The event rule matches on CloudTrail events using the following pattern:
{
"detail-type": ["AWS API Call via CloudTrail"],
"detail": {
"errorCode": ["AccessDenied"],
"errorMessage": [{
"suffix": "deny in a service control policy"
}]
}
}
- You must have CloudTrail logging enabled in each of the member accounts.
- The role used to deploy these stacks must have access to the management account.
- The management account must be configured to enable StackSet deployments to the member accounts (alternatively, you can deploy the stack in the member account directly, but this is slower at scale).
- Log into the management account with a role that has access to create CloudFormation, CloudWatch, and EventBridge resources.
- Deploy the
bus.yml
stack - For the
OrgId
parameter, enter your Organization ID. This can be found on the Organizations home page. - Once the stack completes, note the stack output,
EventBusArn
. - Launch a new StackSet using the
rules.yml
stack. - Provide the
EventBusArn
copied in step 4 as an input parameter. - You can choose to deploy the StackSet however you'd like (to all member accounts, only a few, all regions, only one region, in parallel, series, etc.)

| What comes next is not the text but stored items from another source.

--- src/design/crl_pkg.sv ---
// ----------------------------------------------------------------------------
// crl_pkg
// Shared widths, request and result codes, controller states and the
// command and status bundles of the compacting record list.
// ----------------------------------------------------------------------------
package crl_pkg;

  // default depth of the record store
  localparam int CAPACITY_DEF = 512;

  // field widths
  localparam int FUNC_W    = 2;
  localparam int CODE_W    = 31;
  localparam int PAY_W     = 24;
  localparam int COUNT_W   = 10;
  localparam int TOTAL_W   = 33;
  localparam int MEAN_W    = 24;
  localparam int DIV_CNT_W = $clog2(TOTAL_W);

  // request codes; any other code is a report
  localparam logic [FUNC_W-1:0] FN_APPEND = 2'd0;
  localparam logic [FUNC_W-1:0] FN_DELETE = 2'd1;

  // result status codes
  typedef enum logic [1:0] {
    ST_OK      = 2'd0,
    ST_FULL    = 2'd1,
    ST_MISSING = 2'd2,
    ST_EMPTY   = 2'd3
  } status_t;

  // controller states
  typedef enum logic [2:0] {
    S_IDLE,
    S_DECODE,
    S_SRCH_RD,
    S_SRCH_CMP,
    S_SH_RD,
    S_SH_WR,
    S_DIV_LOAD,
    S_DIV_RUN
  } state_t;

  // one stored record
  typedef struct packed {
    logic [CODE_W-1:0] key;
    logic [PAY_W-1:0]  pay;
  } rec_t;

  // controller to datapath
  typedef struct packed {
    logic    load_req;
    logic    app_write;
    logic    pos_clr;
    logic    rd_srch;
    logic    rd_shift;
    logic    match_sub;
    logic    shift_write;
    logic    pos_inc;
    logic    dec_count;
    logic    status_set;
    status_t status_code;
    logic    div_start;
    logic    result_load;
  } cmd_t;

  // datapath to controller
  typedef struct packed {
    logic [FUNC_W-1:0] func;
    logic              full;
    logic              empty;
    logic              key_match;
    logic              pos_last;
    logic              pos_next_last;
    logic              div_done;
  } sts_t;

endpackage

--- src/design/crl_ctrl.sv ---
// ----------------------------------------------------------------------------
// crl_ctrl
// Controller: decodes a request, for a delete steps the search and the shift
// through the record memory, then runs the divider and strobes the result.
// ----------------------------------------------------------------------------
module crl_ctrl (
  input  logic          clk,
  input  logic          rst_n,
  input  logic          start,
  input  crl_pkg::sts_t sts,
  output crl_pkg::cmd_t cmd,
  output logic          busy
);

  crl_pkg::state_t state_r, state_nxt;

  // state register
  always_ff @(posedge clk) begin
    if (!rst_n) begin
      state_r <= crl_pkg::S_IDLE;
    end else begin
      state_r <= state_nxt;
    end
  end

  // next state and commands
  always_comb begin
    state_nxt       = state_r;
    cmd             = '0;
    cmd.status_code = crl_pkg::ST_OK;
    unique case (state_r)
      crl_pkg::S_IDLE: begin
        if (start) begin
          cmd.load_req = 1'b1;
          state_nxt    = crl_pkg::S_DECODE;
        end
      end
      crl_pkg::S_DECODE: begin
        cmd.status_set = 1'b1;
        priority if (sts.func == crl_pkg::FN_APPEND) begin
          if (sts.full) begin
            cmd.status_code = crl_pkg::ST_FULL;
          end else begin
            cmd.app_write   = 1'b1;
          end
          state_nxt = crl_pkg::S_DIV_LOAD;
        end else if (sts.func == crl_pkg::FN_DELETE) begin
          if (sts.empty) begin
            cmd.status_code = crl_pkg::ST_MISSING;
            state_nxt       = crl_pkg::S_DIV_LOAD;
          end else begin
            cmd.status_set  = 1'b0;
            cmd.pos_clr     = 1'b1;
            state_nxt       = crl_pkg::S_SRCH_RD;
          end
        end else begin
          cmd.status_code = sts.empty ? crl_pkg::ST_EMPTY : crl_pkg::ST_OK;
          state_nxt       = crl_pkg::S_DIV_LOAD;
        end
      end
      crl_pkg::S_SRCH_RD: begin
        cmd.rd_srch = 1'b1;
        state_nxt   = crl_pkg::S_SRCH_CMP;
      end
      crl_pkg::S_SRCH_CMP: begin
        if (sts.key_match) begin
          cmd.match_sub = 1'b1;
          if (sts.pos_last) begin
            cmd.dec_count  = 1'b1;
            cmd.status_set = 1'b1;
            state_nxt      = crl_pkg::S_DIV_LOAD;
          end else begin
            state_nxt      = crl_pkg::S_SH_RD;
          end
        end else begin
          cmd.pos_inc = 1'b1;
          if (sts.pos_last) begin
            cmd.status_set  = 1'b1;
            cmd.status_code = crl_pkg::ST_MISSING;
            state_nxt       = crl_pkg::S_DIV_LOAD;
          end else begin
            state_nxt       = crl_pkg::S_SRCH_RD;
          end
        end
      end
      crl_pkg::S_SH_RD: begin
        cmd.rd_shift = 1'b1;
        state_nxt    = crl_pkg::S_SH_WR;
      end
      crl_pkg::S_SH_WR: begin
        cmd.shift_write = 1'b1;
        if (sts.pos_next_last) begin
          cmd.dec_count  = 1'b1;
          cmd.status_set = 1'b1;
          state_nxt      = crl_pkg::S_DIV_LOAD;
        end else begin
          state_nxt      = crl_pkg::S_SH_RD;
        end
      end
      crl_pkg::S_DIV_LOAD: begin
        cmd.div_start = 1'b1;
        state_nxt     = crl_pkg::S_DIV_RUN;
      end
      crl_pkg::S_DIV_RUN: begin
        if (sts.div_done) begin
          cmd.result_load = 1'b1;
          state_nxt       = crl_pkg::S_IDLE;
        end
      end
      default: begin
        state_nxt = crl_pkg::S_IDLE;
      end
    endcase
  end

  assign busy = (state_r != crl_pkg::S_IDLE);

  // every shift write follows its read
  a_shift_order: assert property (@(posedge clk) disable iff (!rst_n)
    (state_r == crl_pkg::S_SH_WR) |-> ($past(state_r) == crl_pkg::S_SH_RD))
    else $error("shift write without preceding read");

  // the result strobe returns the controller to idle
  a_done_to_idle: assert property (@(posedge clk) disable iff (!rst_n)
    (state_r == crl_pkg::S_DIV_RUN && sts.div_done) |=> (state_r == crl_pkg::S_IDLE))
    else $error("controller did not return to idle after result");

endmodule

--- config.mk ---
export PLATFORM = sky130hd
export DESIGN_NAME = crl_ctrl
export DESIGN_NICKNAME = d
export VERILOG_FILES = /design/src/design/crl_pkg.sv /design/src/design/crl_ctrl.sv
export SDC_FILE = /design/constraint.sdc
export NUM_CORES = 1
export LEC_CHECK = 0
export ABC_AREA = 1
export BUFFER_PORTS_ARGS = -buffer_cell sky130_fd_sc_hd__buf_2
export CAP_MARGIN = 10
export CORE_AREA = 3 3 40 42
export DETAILED_ROUTE_END_ITERATION = 10
export DIE_AREA = 0 0 43 45
export HOLD_SLACK_MARGIN = 0.02
export SYNTH_ARGS = -nofsm -noshare
export SYNTH_HDL_FRONTEND = slang
export SYNTH_SLANG_ARGS = --single-unit
--- constraint.sdc ---
create_clock -name clk -period 1 [get_ports clk]
set_clock_uncertainty 0.1 [all_clocks]
set_input_delay 0.05 -clock clk [delete_from_list [all_inputs] [get_ports clk]]
set_output_delay 0.05 -clock clk [all_outputs]
set_load 0.005 [all_outputs]
# Word level (Yosys, flattened, before mapping)
# Cells that the tools add are included.
dict set report word_totals {
  regBits 3
  input_bits 11
  out_inout_bits 15
  elab_cells 60
}
dict set report classes {
  eq_ne 10
  muxes 45
  n_reduce_logical 4
}
# operator n
set ops {}
lappend ops {{2-to-1 mux 3 bit} 8}
lappend ops {{one-hot mux 3 bit (8 select lines)} 1}
lappend ops {{2-to-1 mux 1 bit} 23}
lappend ops {{2-to-1 mux 2 bit} 10}
lappend ops {{equality test 3 bit, second input constant} 4}
lappend ops {{equality test 3 x 2 -> 1 bit, second input constant} 2}
lappend ops {{!= test 2 bit, second input constant} 2}
lappend ops {{one-hot mux 2 bit (2 select lines)} 1}
lappend ops {{equality test 3 x 1 -> 1 bit, second input constant} 1}
lappend ops {{logical NOT 3 bit} 1}
lappend ops {{one-hot mux 1 bit (3 select lines)} 1}
lappend ops {{nonzero test 3 bit} 1}
lappend ops {{equality test 2 x 1 -> 1 bit, second input constant} 1}
lappend ops {{logical NOT 2 bit} 1}
lappend ops {{one-hot mux 1 bit (2 select lines)} 1}
lappend ops {{AND reduction 2 bit} 1}

# Depth between registers and ports, before layout
dict set report depth {
  word_depth 4
  depth_mapped 7
  ltp_nobuf 7
}

# Worst setup path before layout
# Ideal clock, no wire load.
dict set report synth_timing {
  path_kind {register to register}
  from {register state_r[2]}
  to {register state_r[2]}
  setup_ns 0.109
  t_arrival_ns 0.850
  required_time_ns 0.791
  setup_slack_ns -0.058
  path_stages_with_launch 8
  synth_period_minus_slack_ns 1.058
  path_cell_list {dfxtp_1 -> inv_2 -> nand2_2 -> nor2_4 -> nand2_4 -> nand4_2 -> nand2_1 -> inv_1}
}
dict set report synth_via {
  elab_chain_cells 3
  word_cells_on_any_way 12
}
# item line_no
set synth_rtl {}
lappend synth_rtl {{start, declared} crl_ctrl.sv:15} ;# crl_pkg::state_t state_r, state_nxt;
lappend synth_rtl {{start signal, assigned} crl_ctrl.sv:20} ;# state_r <= crl_pkg::S_IDLE;
lappend synth_rtl {{start signal, assigned} crl_ctrl.sv:22} ;# state_r <= state_nxt;
lappend synth_rtl {{equality test 3 bit or logical NOT 3 bit (tied branches)} crl_ctrl.sv:31} ;# unique case (state_r)
lappend synth_rtl {{!= test 2 bit (no line)} n/a}
lappend synth_rtl {{AND reduction 2 bit (no line)} n/a}
# Parallel ways exist; a longest one is shown, timed or not.
# A chain may end at the register's enable or synchronous reset.

==> impl_metrics.env <==
export IMPL_run_status="finished with violations"
export IMPL_violations_in_the_final_reports="setup timing"
export IMPL_synth_area_leaders="dfxtp_1, nand2_1, nor2_1"
export IMPL_pwr_share_clk=0.215
export IMPL_netlist_area_before_placement_um2=397
export IMPL_postSynthNetCount=74
export IMPL_io_buffers=25
export IMPL_crit_buf_inv=3
export IMPL_cts_tree="done"
export IMPL_worst_r2r_setup_slack_ps=-180
export IMPL_grt_overflow=0
export IMPL_tritoncts_num_sinks=3
export IMPL_floorplan_die_height_um=45
export IMPL_crit_path_cell_trace="buf_4 -> buf_6 -> nand3_2 -> nor2_1 -> buf_2"
export IMPL_antennaDiodeCount=0
export IMPL_powerDensity_nw_per_um2=1310
export IMPL_finalHoldWorstSlack_ps=52.3
export IMPL_globalplace_congestion=0.786
export IMPL_power_report_internal_total_mw=0.623
export IMPL_dr_first_iter_drc_count=2
export IMPL_row_count=13
export IMPL_synth_async_reset_ratio=0
export IMPL_critical_path_top_delay_family="flip-flops"
export IMPL_hold_violations=0
export IMPL_biggest_area_consumer_among_synthesized_cells="dfxtp_1"
export IMPL_grt_usage=0.123
export IMPL_wl_mm=1.40
export IMPL_share_seq_of_total_power=0.195
export IMPL_slowest_cell_on_the_critical_path="dfxtp_4"
export IMPL_num_vias=577
export IMPL_critical_path_startpoint="state_r[0]"
export IMPL_setup_slack_ps=-319
export IMPL_place_area_um2=597
export IMPL_final_max_slew_viol_count=0
export IMPL_routed_wire_length_per_instance_um=11.5
export IMPL_combinationalPowerShare=0.590
export IMPL_drtPass1Iterations=4
export IMPL_p_sw_frac=0.410
export IMPL_area_growth_synth_to_final_pct=103
export IMPL_edff_count_synth=0
export IMPL_average_cell_area_after_synthesis_um2=6.30
export IMPL_design_core_area_um2=1280
export IMPL_dominantRegCellSynth="dfxtp_1"
export IMPL_grt_start_max_net_pins=6
export IMPL_finish_instance_area_um2=805
export IMPL_setup_viol=18
export IMPL_vias_in_the_first_global_route=496
export IMPL_drc_violation_count_after_routing=0
export IMPL_synth_ff_latch_count=3
export IMPL_register_area_share_after_synthesis=0.151
export IMPL_clock_tree_buffer_depth=2
export IMPL_critPathMaxStageDelay_ps=390
export IMPL_fillCellCount=107
export IMPL_largest_register_ff_count=3
export IMPL_effective_utilization_at_floorplan=0.309
export IMPL_rsz0062_at_grt="yes"
export IMPL_dpl_hpwl_um=900
export IMPL_drv_max_cap_violation_count=0
export IMPL_post_drt_via_cell_ratio=4.73
export IMPL_period_needed_ps=1320
export IMPL_final_period_utilization=1.32
export IMPL_design_portCount=26
export IMPL_top_regs="state_r: 3 flops"
export IMPL_cts_made_buffers=3
export IMPL_p_switching_mw=0.433
export IMPL_cp_num_cells=5
export IMPL_h_tree_depth=1
export IMPL_crit_path_end_kind="primary output"
export IMPL_register_containing_the_most_flip_flops_in_the_final_layout="state_r"
export IMPL_dieArea_um2=1940
export IMPL_timing_critical_path_from_type="flop"
export IMPL_clock_tree_root_cell="clkbuf_4"
export IMPL_worstHoldStart="sts[0]"
export IMPL_clk_pin_slew_worst_paths_ps=50
export IMPL_dieWidth_um=43
export IMPL_layout_drive_gt1_share=0.710
export IMPL_antenna_found_initial=0
export IMPL_power_leakage_nw=0.442
export IMPL_timing_critical_path_to="cmd[0]"
export IMPL_yosysWarnings=0
export IMPL_timing_critical_path_arrival_ps=1170
export IMPL_synthDominantCellAreaShare=0.151
export IMPL_setup_worst_path_class="flop to primary output"
export IMPL_reg2reg_to="state_r[1]"
export IMPL_worst_endpoint_required_ps=850
export IMPL_slew_headroom=0.890
export IMPL_synthDistinctLibCells=20
export IMPL_grt_first_pass_wirelength_mm=1.84
export IMPL_clock_fmax_mhz=758
export IMPL_timing_worst_slew_pin_value_ps=164
export IMPL_worst_path_fanout_max=5
export IMPL_finish_net_count=119
export IMPL_postSynthCellCount=63
export IMPL_number_of_cell_instances_on_the_worst_register_to_register_path=7
export IMPL_post_synth_most_frequent_cells="nand2_1, nor2_1, inv_1"
export IMPL_vdd_ir_drop_max_v=0.00101
export IMPL_ant_nets=0
export IMPL_insertion_delay_of_the_later_clocked_pin_in_the_worst_skew_pair_ps=240
export IMPL_timing_hold_worst_class="primary input to flop"
export IMPL_timing_rr_start="state_r[1]"
[cells in the final DEF (no fill, tap or decap), types with 2 or more instances in the layout]
cell	n
nand2_4	4
dfxtp_4	3
nand3_1	2
nor3_4	2
buf_4	7
nand3_2	2
nor3_2	2
o21ai_2	2
buf_6	7
nand2_2	5
inv_1	8
buf_2	25
clkbuf_4	3
nor2_1	9
nor2_2	3
dlygate4sd3_1	2
inv_2	3
nor2_4	2
nand2_1	8
[how the worst min path moves through the flow]
stage	depth (start not counted)	slack (ps)	endpoint
2_1_floorplan	1	20	cmd[12]
3_3_place_gp	3	160	state_r[2]
3_5_place_dp	3	150	state_r[2]
4_1_cts	4	40	state_r[0]
5_1_grt	4	60	state_r[0]
6_report	4	50	state_r[0]
[kinds of logic after synthesis]
family,synth area share
compound gates,0.101
buf+inv,0.170
flops,0.151
simple gates,0.577
[layer usage]
layer | wire length (µm) | GRT usage | vias to the layer above
met1 | 513 | 0.133 | 258
met2 | 746 | 0.237 | 28
met3 | 119 | 0.0438 | 4
met5 | 0 | 0 | -
met4 | 21 | 0.0181 | 0
li1 | - | - | 287
[power by group through the flow]
| stage | registers (mW) | logic, mW | clock network (mW) |
|---|---|---|---|
| after floorplan | 0.167 | 0.268 | 0 |
| after global placement | 0.185 | 0.433 | 0 |
| after detailed placement | 0.186 | 0.439 | 0 |
| after CTS | 0.194 | 0.513 | 0.224 |
| after global routing | 0.208 | 0.680 | 0.242 |
| final | 0.206 | 0.623 | 0.227 |
[layout make-up]
cell class | count | area (µm²) | share of cell area
Timing Repair Buffer | 42 | 297 | 0.369
Clock buffer | 4 | 26.3 | 0.0327
Tap cell | 15 | 18.8 | 0.0233
Sequential cell | 3 | 71.3 | 0.0886
Inverter | 12 | 50.0 | 0.0622
Multi-Input combinational cell | 46 | 342 | 0.425
[metrics by stage]
| step | setup WS, ps | util | total power [mW] | setup TNS (ps) | std cells |
|---|---|---|---|---|---|
| after floorplan | 0.620 | - | 0.436 | 0 | 63 |
| after global placement | -157 | 0.464 | 0.618 | -1610 | 109 |
| after detailed placement | -163 | 0.464 | 0.624 | -1770 | 109 |
| after CTS | -322 | 0.558 | 0.930 | -4100 | 118 |
| after global routing | -384 | 0.626 | 1.13 | -5610 | 122 |
| final | -319 | 0.626 | 1.06 | -4620 | 122 |
[tightest hold or removal path, delay by kind of cell]
kind / cells / cell delay, ps
compound gates: 1 / 60
buf+inv: 2 / 140
simple gates: 1 / 90
[what timing repair did]
item / CTS / global route
setup buffers: 3 / 4
endpoints found under the hold margin: 3 / 0
setup endpoints to repair: 18 / 18
resized for setup: 17 / 15
hold buffers: 2 / 0
pin swaps: 4 / 13
Power figures use the tool's default switching activity.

Once the stack completes, your targeted member accounts will now begin sending their matching SCP "Access Denied" events to the /aws/events/scp-errors-events
CloudWatch Log Group.
- Navigate to the CloudWatch Logs Live Tail page.
- Select the log group
/aws/events/scp-error-events
. - Click "Start" to begin tailing.
Note: live tailing can be expensive! Be sure to stop the tail when you're done.
You can also create a CloudWatch dashboard to visualize the SCP errors in real-time. The dashboard can be created in the management account.
- Navigate to the CloudWatch Dashboards page.
- Click "Create Dashboard"
- Give the dashboard a name, such as "SCPErrors"
- Click "Create Dashboard"
- Click "Add widget"
- Select "Logs Table" as the widget type
- Select the log group
/aws/events/scp-error-events
- Click "Add widget"
- Select "Metric" as the widget type
- Select the "Line" type
- Select the "ScpErrors" namespace
- Select "Query" and enter the following:
- Namespace: ScpErrors
- Metric Name: COUNT(ScpErrors)
- Group By: Account
- Select the "Options" tab and change the Period to "30 seconds"
- Enter a label, such as "SCP Errors Account:"
- Alternatively, enter the following in the "Source" tab:
{
"metrics": [
[ { "expression": "SELECT COUNT(ScpErrors) FROM ScpErrors GROUP BY Account", "label": "SCP Errors Account:", "id": "q1", "period": 30 } ]
],
"view": "timeSeries",
"stacked": false,
"region": "us-east-1",
"stat": "Average",
"period": 30,
"yAxis": {
"left": {
"showUnits": false,
"label": "Count"
}
},
"liveData": true
}
- Duplicate the widget and change the "Group By" to "Action"
You can now edit the time range and enable auto-update to see the SCP errors in real-time.
This solution is designed to be as cost-effective as possible. Assuming you do not have 100s of 1000s of SCP errors per month, the cost should be ~$0.
- The events logged in the member accounts are free, since they are AWS default service events.
- Matched events that are sent cross-account to the management account are charged at the standard EventBridge rate of $1 per million events.
- Events sent across regions may also incur data transfer costs.
- The CloudWatch log group is charged at the standard CloudWatch Logs rate of $0.50 per GB.
See EventBridge Pricing and CloudWatch Logs Pricing for more information.
- This solution does not support cross-region deployments. The EventBridge rule must be deployed in each region in each member account.
- SCP error messages can be finicky. The rule pattern is designed to match on the exact error message text
deny in a service control policy
, which may change in the future, or not be present in all errors. If you notice that the rule is not matching on the error message, you can update the rule pattern to match on a different part of the error message. - I haven't tested this with data events (e.g., S3 reads).